Là, il s'est livré à un travail vraiment exceptionnel, du journalisme comme on aimerait en lire plus souvent... très rare, hélas.
Après avoir lu, je suis je l'avoue encore plus impressionnée par le prodigieux intellect de celui qui est devenu un pasteur pour nous tous.
Les deux articles originaux sont sur Il Giornale, ici et .
Qui nous offre, en "bonus" un dessin ma foi très sympathique, restituant bien la finesse du visage, "ce fascinant mélange de bienveillance humaine et d'altitude intellectuelle" relevé par Jean Sévilla.
Je sais bien que certain(e)s vont me dire "il est mieux en vrai"... oui, mais ce portrait, qui ne prétend pas au réalisme, accentue avec justesse le plus bel aspect de sa personnalité.
Ma traduction


Tous les philosophes de Ratzinger

Ils l'accusent d'obscurantisme, d'incapacité à se confronter avec les idées d'autrui, d'être ennemi de la science. Mais l'histoire de Benoît XVI prouve le contraire.

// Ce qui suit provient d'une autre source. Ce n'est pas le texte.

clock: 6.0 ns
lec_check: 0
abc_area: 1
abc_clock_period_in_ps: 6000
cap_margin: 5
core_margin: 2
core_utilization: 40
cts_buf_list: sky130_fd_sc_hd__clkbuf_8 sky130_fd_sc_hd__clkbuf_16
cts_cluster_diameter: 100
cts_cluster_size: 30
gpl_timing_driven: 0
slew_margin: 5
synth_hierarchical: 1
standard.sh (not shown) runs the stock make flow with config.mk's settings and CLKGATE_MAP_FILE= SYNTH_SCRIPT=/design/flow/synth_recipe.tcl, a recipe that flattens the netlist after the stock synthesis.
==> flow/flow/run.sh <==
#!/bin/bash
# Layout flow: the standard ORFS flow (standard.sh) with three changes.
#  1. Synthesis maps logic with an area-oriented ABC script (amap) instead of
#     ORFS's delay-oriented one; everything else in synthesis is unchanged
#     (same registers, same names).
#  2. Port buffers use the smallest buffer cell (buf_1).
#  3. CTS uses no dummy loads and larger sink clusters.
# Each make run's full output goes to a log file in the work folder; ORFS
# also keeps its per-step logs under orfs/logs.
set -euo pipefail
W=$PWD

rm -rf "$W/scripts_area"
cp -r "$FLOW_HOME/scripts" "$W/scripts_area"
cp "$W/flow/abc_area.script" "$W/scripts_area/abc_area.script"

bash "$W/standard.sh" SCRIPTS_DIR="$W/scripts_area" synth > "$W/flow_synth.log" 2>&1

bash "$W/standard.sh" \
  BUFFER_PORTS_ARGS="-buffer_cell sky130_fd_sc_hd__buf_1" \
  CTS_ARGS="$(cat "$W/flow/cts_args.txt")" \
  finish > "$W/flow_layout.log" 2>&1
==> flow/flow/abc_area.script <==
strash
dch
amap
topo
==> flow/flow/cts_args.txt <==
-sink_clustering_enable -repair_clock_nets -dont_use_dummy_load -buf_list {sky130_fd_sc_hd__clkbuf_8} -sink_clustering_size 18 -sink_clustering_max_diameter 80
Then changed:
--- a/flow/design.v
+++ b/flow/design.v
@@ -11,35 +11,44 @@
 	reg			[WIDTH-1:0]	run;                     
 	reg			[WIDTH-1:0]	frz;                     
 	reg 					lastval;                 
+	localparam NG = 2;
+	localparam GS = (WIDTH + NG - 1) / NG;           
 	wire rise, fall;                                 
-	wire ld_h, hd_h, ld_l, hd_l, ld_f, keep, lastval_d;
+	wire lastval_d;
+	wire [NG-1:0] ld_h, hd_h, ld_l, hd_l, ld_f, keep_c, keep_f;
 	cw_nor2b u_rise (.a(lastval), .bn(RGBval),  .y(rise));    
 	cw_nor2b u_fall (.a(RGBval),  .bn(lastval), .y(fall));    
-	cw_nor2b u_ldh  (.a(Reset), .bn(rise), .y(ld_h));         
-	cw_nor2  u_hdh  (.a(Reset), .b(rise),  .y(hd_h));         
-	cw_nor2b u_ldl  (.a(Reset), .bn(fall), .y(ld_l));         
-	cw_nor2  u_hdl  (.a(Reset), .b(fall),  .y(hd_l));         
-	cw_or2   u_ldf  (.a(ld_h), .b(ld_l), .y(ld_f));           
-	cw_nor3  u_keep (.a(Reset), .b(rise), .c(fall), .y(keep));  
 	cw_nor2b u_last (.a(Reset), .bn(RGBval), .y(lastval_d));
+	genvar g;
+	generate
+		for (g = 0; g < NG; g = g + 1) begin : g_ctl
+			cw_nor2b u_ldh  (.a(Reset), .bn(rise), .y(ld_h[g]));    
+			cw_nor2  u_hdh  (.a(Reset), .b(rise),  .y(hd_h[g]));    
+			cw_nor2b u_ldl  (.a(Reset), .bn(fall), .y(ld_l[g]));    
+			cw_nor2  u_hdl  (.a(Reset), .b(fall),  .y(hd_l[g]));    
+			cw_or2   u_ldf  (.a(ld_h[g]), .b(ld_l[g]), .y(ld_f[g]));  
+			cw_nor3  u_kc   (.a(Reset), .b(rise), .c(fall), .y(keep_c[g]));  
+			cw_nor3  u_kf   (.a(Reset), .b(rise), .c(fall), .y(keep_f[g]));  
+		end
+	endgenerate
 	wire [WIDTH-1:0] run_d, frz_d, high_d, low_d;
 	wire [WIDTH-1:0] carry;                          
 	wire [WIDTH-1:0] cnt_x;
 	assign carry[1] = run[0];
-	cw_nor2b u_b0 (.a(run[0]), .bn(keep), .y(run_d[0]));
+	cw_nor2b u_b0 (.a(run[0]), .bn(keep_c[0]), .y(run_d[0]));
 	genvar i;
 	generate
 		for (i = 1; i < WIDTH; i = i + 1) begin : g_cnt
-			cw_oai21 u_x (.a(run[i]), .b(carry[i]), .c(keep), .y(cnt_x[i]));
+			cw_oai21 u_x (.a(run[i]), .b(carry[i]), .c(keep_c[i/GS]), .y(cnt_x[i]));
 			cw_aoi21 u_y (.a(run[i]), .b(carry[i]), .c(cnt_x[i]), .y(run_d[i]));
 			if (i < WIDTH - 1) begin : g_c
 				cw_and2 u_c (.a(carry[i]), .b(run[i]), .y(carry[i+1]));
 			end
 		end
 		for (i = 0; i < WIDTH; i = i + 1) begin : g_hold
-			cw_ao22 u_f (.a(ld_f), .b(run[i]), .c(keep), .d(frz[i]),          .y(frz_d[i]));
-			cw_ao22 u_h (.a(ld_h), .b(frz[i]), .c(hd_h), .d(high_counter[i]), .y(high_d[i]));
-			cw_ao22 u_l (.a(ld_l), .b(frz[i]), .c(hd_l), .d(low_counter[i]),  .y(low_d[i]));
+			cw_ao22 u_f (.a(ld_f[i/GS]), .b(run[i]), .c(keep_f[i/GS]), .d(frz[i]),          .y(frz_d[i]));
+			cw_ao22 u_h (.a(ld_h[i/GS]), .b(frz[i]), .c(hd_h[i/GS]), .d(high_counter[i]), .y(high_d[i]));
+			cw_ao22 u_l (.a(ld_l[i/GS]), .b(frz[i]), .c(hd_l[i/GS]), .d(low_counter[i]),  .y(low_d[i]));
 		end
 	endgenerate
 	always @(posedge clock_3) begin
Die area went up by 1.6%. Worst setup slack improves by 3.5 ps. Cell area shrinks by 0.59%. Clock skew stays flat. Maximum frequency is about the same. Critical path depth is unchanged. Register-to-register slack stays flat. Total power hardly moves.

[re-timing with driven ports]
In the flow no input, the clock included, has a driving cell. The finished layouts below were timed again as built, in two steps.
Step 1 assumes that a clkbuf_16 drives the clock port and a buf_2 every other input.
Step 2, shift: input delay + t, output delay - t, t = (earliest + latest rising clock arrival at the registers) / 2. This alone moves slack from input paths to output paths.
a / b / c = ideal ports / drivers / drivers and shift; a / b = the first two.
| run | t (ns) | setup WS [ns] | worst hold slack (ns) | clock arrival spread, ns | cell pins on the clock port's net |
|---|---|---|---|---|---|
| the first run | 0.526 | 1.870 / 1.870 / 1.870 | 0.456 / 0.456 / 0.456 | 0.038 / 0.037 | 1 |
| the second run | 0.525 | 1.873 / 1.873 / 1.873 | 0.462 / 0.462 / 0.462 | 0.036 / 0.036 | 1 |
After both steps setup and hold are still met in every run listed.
This design comes from an exercise in tuning for small area on the open sky130 flow, not from production work. Function was not checked in any run shown here: the RTL went through the layout flow alone. Power is estimated from default activity; no workload was simulated.

File: flow/run.sh
#!/bin/bash
# synth_recipe.tcl (not shown) runs the flow's synth.tcl, then flattens the netlist and writes it again
# the make line also repeats each setting of config.mk as NAME=value (left out here)
make -C /OpenROAD-flow-scripts/flow DESIGN_CONFIG=/design/flow/config.mk WORK_HOME=/design/flow/orfs CLKGATE_MAP_FILE= SYNTH_SCRIPT=/design/flow/synth_recipe.tcl finish
File: flow/config.mk
export PLATFORM = sky130hd
export DESIGN_NAME = tamagotchi
export DESIGN_NICKNAME = tamagotchi
export VERILOG_FILES = /design/flow/design.v
export SDC_FILE = /design/flow/constraint.sdc
export NUM_CORES = 4
export LEC_CHECK = 0
export ABC_AREA = 0
export CAP_MARGIN = 20
export CORE_MARGIN = 2
export CORE_UTILIZATION = 65
export PLACE_DENSITY = 0.75
export SLEW_MARGIN = 20
File: flow/constraint.sdc
create_clock -name core_clock -period 20.0 [get_ports {clk}]
set_input_delay 4.0000 -clock core_clock [delete_from_list [all_inputs] [get_ports {clk}]]
set_output_delay 4.0000 -clock core_clock [all_outputs]
set_load 0.01 [all_outputs]
File: flow/design.v
module BCDtoSSeg (BCD, SSeg);
  input [4:0] BCD;
  output reg [0:6] SSeg;
always @ ( * ) begin
  case (BCD)
   5'd0: SSeg = 7'b0000001; 	 
	5'd1: SSeg = 7'b1001111; 	 
	5'd2: SSeg = 7'b0010010; 	 
	5'd3: SSeg = 7'b0000110; 	 
	5'd4: SSeg = 7'b1001100; 	 
	5'd5: SSeg = 7'b0100100; 	 
	5'd6: SSeg = 7'b0100000; 	 
	5'd7: SSeg = 7'b0001111; 	 
	5'd8: SSeg = 7'b0000000; 	 
	5'd9: SSeg = 7'b0001100; 	 
   5'd10: SSeg = 7'b1001000;   
   5'd11: SSeg = 7'b0001001;	 
   5'd12: SSeg = 7'b0000100;	 
   5'd13: SSeg = 7'b0100100;	 
   5'd14: SSeg = 7'b1110001;	 
   5'd15: SSeg = 7'b0011000;	 
   5'd16: SSeg = 7'b1100000;   
   5'd17: SSeg = 7'b1110000;	 
   5'd18: SSeg = 7'b0111000;	 
   5'd19: SSeg = 7'b1000001;	 
   5'd20: SSeg = 7'b1001111;	 
   5'd21: SSeg = 7'b1000010;	 
   5'd22: SSeg = 7'b0110000;	 
   5'd23: SSeg = 7'b0001000;	 
   default:
   SSeg = 7'b1111110;
  endcase
end
endmodule
module display_hex(
    input [39:0] num,
    input clk,
    input [9:0] k,
    output [0:6] sseg,
    output [7:0] an,
    input rst
    );
reg [4:0] bcd;
reg started;
BCDtoSSeg bcdtosseg(.BCD(bcd), .SSeg(sseg));
wire enable = &k[6:0];
wire [2:0] shown = k[9:7] - 3'd1;
assign an = started ? ~(8'b1 << shown) : 8'hff;
always @(posedge clk or negedge rst) begin
    if (!rst) begin
        bcd <= 0;
        started <= 0;
    end else if (enable) begin
        started <= 1;
        case (k[9:7])
            3'h0: bcd <= num[4:0];
            3'h1: bcd <= num[9:5];
            3'h2: bcd <= num[14:10];
            3'h3: bcd <= num[19:15];
            3'h4: bcd <= num[24:20];
            3'h5: bcd <= num[29:25];
            3'h6: bcd <= num[34:30];
            3'h7: bcd <= num[39:35];
        endcase
    end
end
endmodule
module spi_master(
   input clk,
   input reset,             
   input go,                
   input bit_in,
   input dc_in,
   output [2:0] bitsel,
   output load,             
   output fin,              
   output t0,               
   output reg mosi,
   output sclk,
   output ce,
   output reg dc,
   output reg lcd_rst
);
   reg [4:0] cc;
   reg [3:0] h;
   reg active;
   wire last = (cc == 5'h10);
   assign sclk   = h[0];
   assign ce     = ~active;
   assign bitsel = h[3:1];
   assign load   = ~active & (lcd_rst | go);
   assign fin    = active & last & (&h);
   assign t0     = active & ~(|cc) & ~(|h);
   always @(posedge clk or posedge reset) begin
      if (reset) begin
         cc <= 0;
         h <= 0;
         active <= 0;
         mosi <= 0;
         dc <= 0;
         lcd_rst <= 0;
      end else if (load) begin
         active <= 1;
         dc <= dc_in;
         lcd_rst <= 1;
      end else if (active) begin
         mosi <= bit_in;
         cc <= {cc[3:0], ~(cc[4] ^ cc[1])};
         if (last) begin
            h <= h + 1;
            if (&h) active <= 0;
         end
      end
   end
endmodule
module FSM_pet (
   input clk,
   input reset,           
   input go,
   input [2:0] face,
   input [2:0] icon,
   output mosi,
   output sclk,
   output ce,
   output dc,
   output lcd_rst
);
   reg [9:0] r;           
   reg [2:0] fs;          
   reg [2:0] ni;          
   reg [2:0] is;          
   wire load, fin, t0;
   wire [2:0] bs;
   function [7:0] dl;
      input [2:0] f;
      input [3:0] i;
      begin
         case (i)
            4'd0:  dl = (f == 5) ? 8'b00000000 : 8'b00001110;
            4'd1:  dl = (f == 5) ? 8'b00000000 : 8'b00010001;
            4'd2:  dl = (f == 5) ? 8'b00000011 : 8'b01100000;
            4'd3:  case (f)
                      0, 1:    dl = 8'b10000100;
                      2:       dl = 8'b10010010;
                      3, 4:    dl = 8'b10010000;
                      default: dl = 8'b00001100;
                   endcase
            4'd4:  case (f)
                      0:       dl = 8'b10110010;
                      1:       dl = 8'b10110110;
                      2:       dl = 8'b10110100;
                      3:       dl = 8'b10001000;
                      4:       dl = 8'b10111000;
                      default: dl = 8'b00010010;
                   endcase
            4'd5:  case (f)
                      0:       dl = 8'b10000010;
                      1:       dl = 8'b10000101;
                      2:       dl = 8'b10000100;
                      3, 4:    dl = 8'b10010000;
                      default: dl = 8'b00100001;
                   endcase
            4'd6:  case (f)
                      0, 4:    dl = 8'b01100011;
                      1:       dl = 8'b01100101;
                      2:       dl = 8'b01100111;
                      3:       dl = 8'b01100000;
                      default: dl = 8'b00100010;
                   endcase
            4'd7:  case (f)
                      0:       dl = 8'b00100011;
                      1, 2:    dl = 8'b00100101;
                      3:       dl = 8'b00100001;
                      4:       dl = 8'b00100100;
                      default: dl = 8'b00100000;
                   endcase
            4'd8:  dl = (f == 5) ? 8'b00000111 : 8'b00001111;
            4'd9:  dl = (f == 5) ? 8'b00001001 : 8'b00010001;
            4'd10: dl = (f == 5) ? 8'b11111111 : 8'b10100001;
            4'd11: dl = (f == 5) ? 8'b00000001 : 8'b10101110;
            4'd12: dl = (f == 5) ? 8'b10000001 : 8'b01000001;
            4'd13: dl = (f == 5) ? 8'b00011001 : 8'b00001001;
            4'd14: dl = (f == 5) ? 8'b10100001 : 8'b00000110;
            default: dl = (f == 5) ? 8'b00100001 : 8'b00000010;
         endcase
      end
   endfunction
   function [7:0] il;
      input [2:0] n;
      input [2:0] i;
      begin
         case (n)
            0: case (i)
                  0: il = 8'b00000000;
                  1: il = 8'b00110010;
                  2: il = 8'b00101010;
                  3: il = 8'b00100110;
                  4: il = 8'b00000000;
                  5: il = 8'b11001000;
                  6: il = 8'b10101000;
                  default: il = 8'b10011000;
               endcase
            1: case (i)
                  7: il = 8'b00011100;
                  6: il = 8'b00100010;
                  5: il = 8'b00100001;
                  4: il = 8'b01110001;
                  3: il = 8'b10010001;
                  2: il = 8'b10100001;
                  1: il = 8'b00100010;
                  default: il = 8'b00011100;
               endcase
            2: case (i)
                  7: il = 8'b01111100;
                  6: il = 8'b10010010;
                  5: il = 8'b01010001;
                  4: il = 8'b00010001;
                  3: il = 8'b00010001;
                  2: il = 8'b00010001;
                  1: il = 8'b00010010;
                  default: il = 8'b00011100;
               endcase
            3: case (i)
                  7: il = 8'b00000010;
                  6: il = 8'b00000111;
                  5: il = 8'b11111110;
                  4: il = 8'b10000000;
                  3: il = 8'b10000000;
                  2: il = 8'b10000010;
                  1: il = 8'b10000111;
                  default: il = 8'b11111110;
               endcase
            4: case (i)
                  7: il = 8'b01111110;
                  6: il = 8'b10000001;
                  5: il = 8'b11111111;
                  4: il = 8'b00011000;
                  3: il = 8'b00011000;
                  2: il = 8'b11111111;
                  1: il = 8'b10000001;
                  default: il = 8'b01111110;
               endcase
            default: il = 8'b00000000;
         endcase
      end
   endfunction
   wire fr = (r[9:6] == 4'd0);
   wire [2:0] g = r[5:3];
   wire [2:0] j = r[2:0];
   wire rev = (g == 3'd2) | (g == 3'd5);
   wire [3:0] di = {g[2], j ^ {3{rev}}};
   wire [2:0] ii = (g == 3'd0) ? 3'd7 : j;
   wire [7:0] dbyte = dl(fs, di);
   wire [7:0] ibyte = il(is, ii);
   reg [7:0] cbyte;
   reg [1:0] src;      
   reg dc_cur;
   always @(*) begin
      cbyte = 8'h00;
      src = 2'd0;
      dc_cur = 1'b0;
      if (!fr) begin
         dc_cur = r[9];
         if (!r[9])
            case (j)
               2: cbyte = 8'h21;
               3: cbyte = 8'h90;
               4: cbyte = 8'h20;
               5: cbyte = 8'h0C;
               6: cbyte = 8'h80;
               default: cbyte = 8'h00;
            endcase
      end else begin
         case (g)
            3'd0: case (j[1:0])
                     2'd0: src = 2'd2;
                     2'd1: cbyte = 8'hA0;
                     default: cbyte = 8'h42;
                  endcase
            3'd3: cbyte = j[0] ? 8'h41 : 8'hA0;
            3'd6: case (j[1:0])
                     2'd0: src = 2'd1;
                     2'd1: cbyte = 8'hA4;
                     default: cbyte = 8'h44;
                  endcase
            3'd7: begin src = 2'd2; dc_cur = 1'b1; end
            default: begin src = 2'd1; dc_cur = 1'b1; end
         endcase
      end
   end
   wire [7:0] byte_cur = (src == 2'd1) ? dbyte : (src == 2'd2) ? ibyte : cbyte;
   wire bit_cur = byte_cur[~bs];
   spi_master spi (
      .clk(clk),
      .reset(~reset),
      .go(go),
      .bit_in(bit_cur),
      .dc_in(dc_cur),
      .bitsel(bs),
      .load(load),
      .fin(fin),
      .t0(t0),
      .mosi(mosi),
      .sclk(sclk),
      .ce(ce),
      .dc(dc),
      .lcd_rst(lcd_rst)
   );
   wire c_end = (&r[5:0]) & (fr | (&r[9:6]));
   wire g_end = (g == 3'd3) ? j[0] :
                (g == 3'd0 || g == 3'd6) ? j[1] : (&j);
   always @(posedge clk or negedge reset) begin
      if (~reset) begin
         r <= 10'd504;
         is <= 3'd5;
      end else begin
         if (fin) begin
            if (!fr) r <= r + 1;
            else if (g_end) r <= {4'd0, g + 3'd1, 3'd0};
            else r <= r + 1;
            if (fr && r[5:0] == 6'd0) is <= ni;
         end
      end
   end
   always @(posedge clk) begin
      if (t0 && c_end) begin
         fs <= face;
         ni <= icon;
      end
   end
endmodule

Parce qu'il a soutenu la nécessité du dialogue entre foi et raison, a cherché des "contrepoids issus du marxisme" et a analysé le principe d'imprécision de Heisenberg.
On le taxe d'obscurantisme, mais depuis ses jeunes années, il a théorisé la nécessité de dialogue entre foi et raison.
On le considère comme incapable d'écouter et de se confronter aux autres, mais intellectuellement il a été toujours ouvert et a valorisé tout ce qu'il pouvait des philosophies contemporaines.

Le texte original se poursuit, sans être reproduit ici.